OpenCL

This is a brief recapitulation of a typical OpenCL program. In this explanation we will use the OpenCL C++ wrapper library and our own jc::GPU wrapper library to explain the basics of OpenCL.

A nice tutorial can be found here. Note that this tutorial uses the original OpenCL API. Obviously the original API allows you to use OpenCL in a much more flexible way, but it also requires a lot more supporting code. However the purpose of this practicum is to test simple kernels running on a single device.

Program Structure

A program consists of two parts: the host program and the device program (kernel).
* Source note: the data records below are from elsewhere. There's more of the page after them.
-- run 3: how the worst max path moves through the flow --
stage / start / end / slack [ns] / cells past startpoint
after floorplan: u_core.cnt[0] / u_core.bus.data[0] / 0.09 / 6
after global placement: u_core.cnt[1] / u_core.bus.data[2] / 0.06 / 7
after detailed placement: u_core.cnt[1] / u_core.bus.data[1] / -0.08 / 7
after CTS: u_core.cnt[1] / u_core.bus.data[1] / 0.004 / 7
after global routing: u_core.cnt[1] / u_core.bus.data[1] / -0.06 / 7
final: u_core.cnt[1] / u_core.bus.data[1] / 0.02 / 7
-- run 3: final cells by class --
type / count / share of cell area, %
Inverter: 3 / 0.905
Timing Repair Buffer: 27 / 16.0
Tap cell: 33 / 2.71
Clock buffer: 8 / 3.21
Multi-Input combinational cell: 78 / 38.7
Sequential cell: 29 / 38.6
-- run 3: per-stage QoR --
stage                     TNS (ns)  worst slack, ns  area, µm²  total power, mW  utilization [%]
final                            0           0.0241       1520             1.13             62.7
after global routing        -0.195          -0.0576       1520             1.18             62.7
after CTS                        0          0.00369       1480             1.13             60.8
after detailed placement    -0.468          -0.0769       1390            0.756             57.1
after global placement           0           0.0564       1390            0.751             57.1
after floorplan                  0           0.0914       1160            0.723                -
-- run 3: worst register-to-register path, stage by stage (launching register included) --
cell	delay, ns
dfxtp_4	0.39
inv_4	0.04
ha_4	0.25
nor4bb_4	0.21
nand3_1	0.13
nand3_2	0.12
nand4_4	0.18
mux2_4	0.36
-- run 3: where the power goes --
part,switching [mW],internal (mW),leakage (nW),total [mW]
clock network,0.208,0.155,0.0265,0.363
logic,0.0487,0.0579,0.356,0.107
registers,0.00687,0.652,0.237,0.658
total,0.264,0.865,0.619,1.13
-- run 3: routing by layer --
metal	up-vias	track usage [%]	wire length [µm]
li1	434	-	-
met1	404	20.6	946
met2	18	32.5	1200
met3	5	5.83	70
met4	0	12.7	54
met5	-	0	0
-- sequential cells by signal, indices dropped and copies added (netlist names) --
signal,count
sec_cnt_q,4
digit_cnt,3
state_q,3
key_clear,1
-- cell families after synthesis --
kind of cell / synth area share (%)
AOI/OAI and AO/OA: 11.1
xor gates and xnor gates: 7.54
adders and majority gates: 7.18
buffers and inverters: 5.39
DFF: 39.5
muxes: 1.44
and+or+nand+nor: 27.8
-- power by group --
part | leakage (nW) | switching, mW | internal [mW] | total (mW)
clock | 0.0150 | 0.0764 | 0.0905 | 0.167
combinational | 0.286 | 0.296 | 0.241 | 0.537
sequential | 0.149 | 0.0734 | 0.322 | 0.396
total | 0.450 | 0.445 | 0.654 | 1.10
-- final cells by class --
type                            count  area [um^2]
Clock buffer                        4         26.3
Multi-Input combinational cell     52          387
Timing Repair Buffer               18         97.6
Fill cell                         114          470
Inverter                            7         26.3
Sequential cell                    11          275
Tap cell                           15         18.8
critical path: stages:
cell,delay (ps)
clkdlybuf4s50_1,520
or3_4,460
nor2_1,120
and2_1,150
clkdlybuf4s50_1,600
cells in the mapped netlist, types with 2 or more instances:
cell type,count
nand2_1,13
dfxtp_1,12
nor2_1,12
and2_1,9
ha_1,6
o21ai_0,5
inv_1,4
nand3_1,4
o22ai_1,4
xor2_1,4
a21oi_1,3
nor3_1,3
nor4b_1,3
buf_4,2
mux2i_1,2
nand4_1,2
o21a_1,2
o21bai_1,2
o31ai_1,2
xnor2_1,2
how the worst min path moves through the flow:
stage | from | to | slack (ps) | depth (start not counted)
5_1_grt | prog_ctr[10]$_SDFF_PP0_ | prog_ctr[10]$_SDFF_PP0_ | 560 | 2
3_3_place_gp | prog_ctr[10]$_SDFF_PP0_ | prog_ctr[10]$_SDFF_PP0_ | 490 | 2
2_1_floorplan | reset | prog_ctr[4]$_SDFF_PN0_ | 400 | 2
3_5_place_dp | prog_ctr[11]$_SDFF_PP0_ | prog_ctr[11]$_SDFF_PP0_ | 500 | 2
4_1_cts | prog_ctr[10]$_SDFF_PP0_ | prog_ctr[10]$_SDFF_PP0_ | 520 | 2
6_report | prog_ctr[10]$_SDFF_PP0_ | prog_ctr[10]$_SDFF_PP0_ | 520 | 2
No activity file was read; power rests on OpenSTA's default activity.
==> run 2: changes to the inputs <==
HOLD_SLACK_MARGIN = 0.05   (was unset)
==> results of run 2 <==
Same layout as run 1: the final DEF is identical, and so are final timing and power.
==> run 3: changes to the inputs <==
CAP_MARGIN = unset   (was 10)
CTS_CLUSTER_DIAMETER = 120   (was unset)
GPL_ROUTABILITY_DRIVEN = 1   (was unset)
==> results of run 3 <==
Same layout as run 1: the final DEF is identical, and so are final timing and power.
==> src/rtl/pet_loader_pkg.sv <==
// Shared state type, zero-page pointer addresses and patch helpers for the PET DMA loader.
// PET_LOADER_FULLPATCH_EN selects the 6-byte BASIC pointer patch instead of the 2-byte one.
package pet_loader_pkg;

   typedef enum logic [2:0] {
      ST_IDLE,
      ST_HDR_LO,
      ST_HDR_HI,
      ST_PRG_DATA,
      ST_ROM_DATA,
      ST_PATCH,
      ST_DONE
   } loader_state_t;

   localparam logic [15:0] ZP_VARTAB = 16'h002A;
   localparam logic [15:0] ZP_ARYTAB = 16'h002C;
   localparam logic [15:0] ZP_STREND = 16'h002E;

`ifdef PET_LOADER_FULLPATCH_EN
   localparam int PATCH_LEN = 6;
`else
   localparam int PATCH_LEN = 2;
`endif

   // Even index writes the low byte of a pointer pair, odd index the high byte.
   function automatic logic [15:0] patch_addr(input logic [2:0] idx);
      logic [15:0] base;
      case (idx[2:1])
         2'd1:    base = ZP_ARYTAB;
         2'd2:    base = ZP_STREND;
         default: base = ZP_VARTAB;
      endcase
      return {base[15:1], idx[0]};
   endfunction

   function automatic logic is_loading(input loader_state_t s);
      return (s == ST_HDR_LO) || (s == ST_HDR_HI) || (s == ST_PRG_DATA) || (s == ST_ROM_DATA);
   endfunction

endpackage

==> src/rtl/dma_rr_arb.sv <==
// Two-requester round-robin arbiter for the DMA write port; prio_ldr forces the
// loader to win and blocks the external requester.
module dma_rr_arb (
   input  logic clk,
   input  logic reset,
   input  logic req_ldr,
   input  logic req_ext,
   input  logic prio_ldr,
   output logic gnt_ldr,
   output logic gnt_ext
);

   logic last_ext;

   always_comb begin
      gnt_ldr = 1'b0;
      gnt_ext = 1'b0;
      if (prio_ldr) begin
         gnt_ldr = req_ldr;
      end else if (req_ldr && req_ext) begin
         if (last_ext) gnt_ldr = 1'b1;
         else          gnt_ext = 1'b1;
      end else begin
         gnt_ldr = req_ldr;
         gnt_ext = req_ext;
      end
   end

   always_ff @(posedge clk or posedge reset) begin
      if (reset)        last_ext <= 1'b0;
      else if (gnt_ldr) last_ext <= 1'b0;
      else if (gnt_ext) last_ext <= 1'b1;
   end

endmodule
The host program is responsible for initializing the OpenCL infrastructure, transferring data to and from the device and launching a kernel on the device.

Device program

The kernel code is typically contained in a text file with extension cl or ocl. Typically, one file may contain the code for many kernels. Although a kernel function looks like a C function the following differences are noteworthy:

A kernel function has the __kernel attribute.
A pointer argument must have either the __global attribute or the __local attribute. The first points to data in global memory, the second to data in local memory.
A kernel specifies the code run by one work-item. To distinguish between the different work-item a number of built-in functions are used:
- get_global_id(i): get the id of the work-item in dimension i of the global work-item arrangement.
- get_local_id(i): get the id of the work-item in dimension i of the work-group.
- get_group_id(i): get the id of the work-group in dimension i of the global work-group arrangement.

Remember that each work-item is part of a 1-, 2- or 3-dimensional work-group which in turn is part of a 1-, 2- or 3-dimensional group of work-groups.

More information on kernel code can be found in the OpenCL Compiler section of the OpenCL reference pages.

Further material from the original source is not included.